**DATA:**
$ cat config.mk
export PLATFORM = sky130hd
export DESIGN_NAME = rtc_register_map
export DESIGN_NICKNAME = d
export VERILOG_FILES = /design/src/include/rtc_pkg.sv /design/src/rtc_div_chain.sv /design/src/rtc_osc_tick.sv /design/src/rtc_register_map.sv
export VERILOG_INCLUDE_DIRS = /design/src /design/src/include
export SDC_FILE = /design/constraint.sdc
export NUM_CORES = 2
export LEC_CHECK = 0
export BUFFER_PORTS_ARGS = -buffer_cell sky130_fd_sc_hd__buf_4
export CAP_MARGIN = 10
export CORE_ASPECT_RATIO = 1.75
export CORE_UTILIZATION = 40
export DETAILED_ROUTE_END_ITERATION = 7
export PLACE_DENSITY = 0.58
export SKIP_LAST_GASP = 1
export SYNTH_ARGS = -nofsm -noshare
export SYNTH_HDL_FRONTEND = slang
export SYNTH_SLANG_ARGS = --single-unit
$ cat constraint.sdc
create_clock -name sys_clk -period 7.1 [get_ports sys_clk]
set_input_delay 1.42 -clock sys_clk [delete_from_list [all_inputs] [get_ports sys_clk]]
set_output_delay 1.42 -clock sys_clk [all_outputs]
set_load 0.01 [all_outputs]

**WHAT TO DO:**
Reproduce the listing above in full, word for word.

**EXERCISE SOLUTION:**
$ cat config.mk
export PLATFORM = sky130hd
export DESIGN_NAME = rtc_register_map
export DESIGN_NICKNAME = d
export VERILOG_FILES = /design/src/include/rtc_pkg.sv /design/src/rtc_div_chain.sv /design/src/rtc_osc_tick.sv /design/src/rtc_register_map.sv
export VERILOG_INCLUDE_DIRS = /design/src /design/src/include
export SDC_FILE = /design/constraint.sdc
export NUM_CORES = 2
export LEC_CHECK = 0
export BUFFER_PORTS_ARGS = -buffer_cell sky130_fd_sc_hd__buf_4
export CAP_MARGIN = 10
export CORE_ASPECT_RATIO = 1.75
export CORE_UTILIZATION = 40
export DETAILED_ROUTE_END_ITERATION = 7
export PLACE_DENSITY = 0.58
export SKIP_LAST_GASP = 1
export SYNTH_ARGS = -nofsm -noshare
export SYNTH_HDL_FRONTEND = slang
export SYNTH_SLANG_ARGS = --single-unit
$ cat constraint.sdc
create_clock -name sys_clk -period 7.1 [get_ports sys_clk]
set_input_delay 1.42 -clock sys_clk [delete_from_list [all_inputs] [get_ports sys_clk]]
set_output_delay 1.42 -clock sys_clk [all_outputs]
set_load 0.01 [all_outputs]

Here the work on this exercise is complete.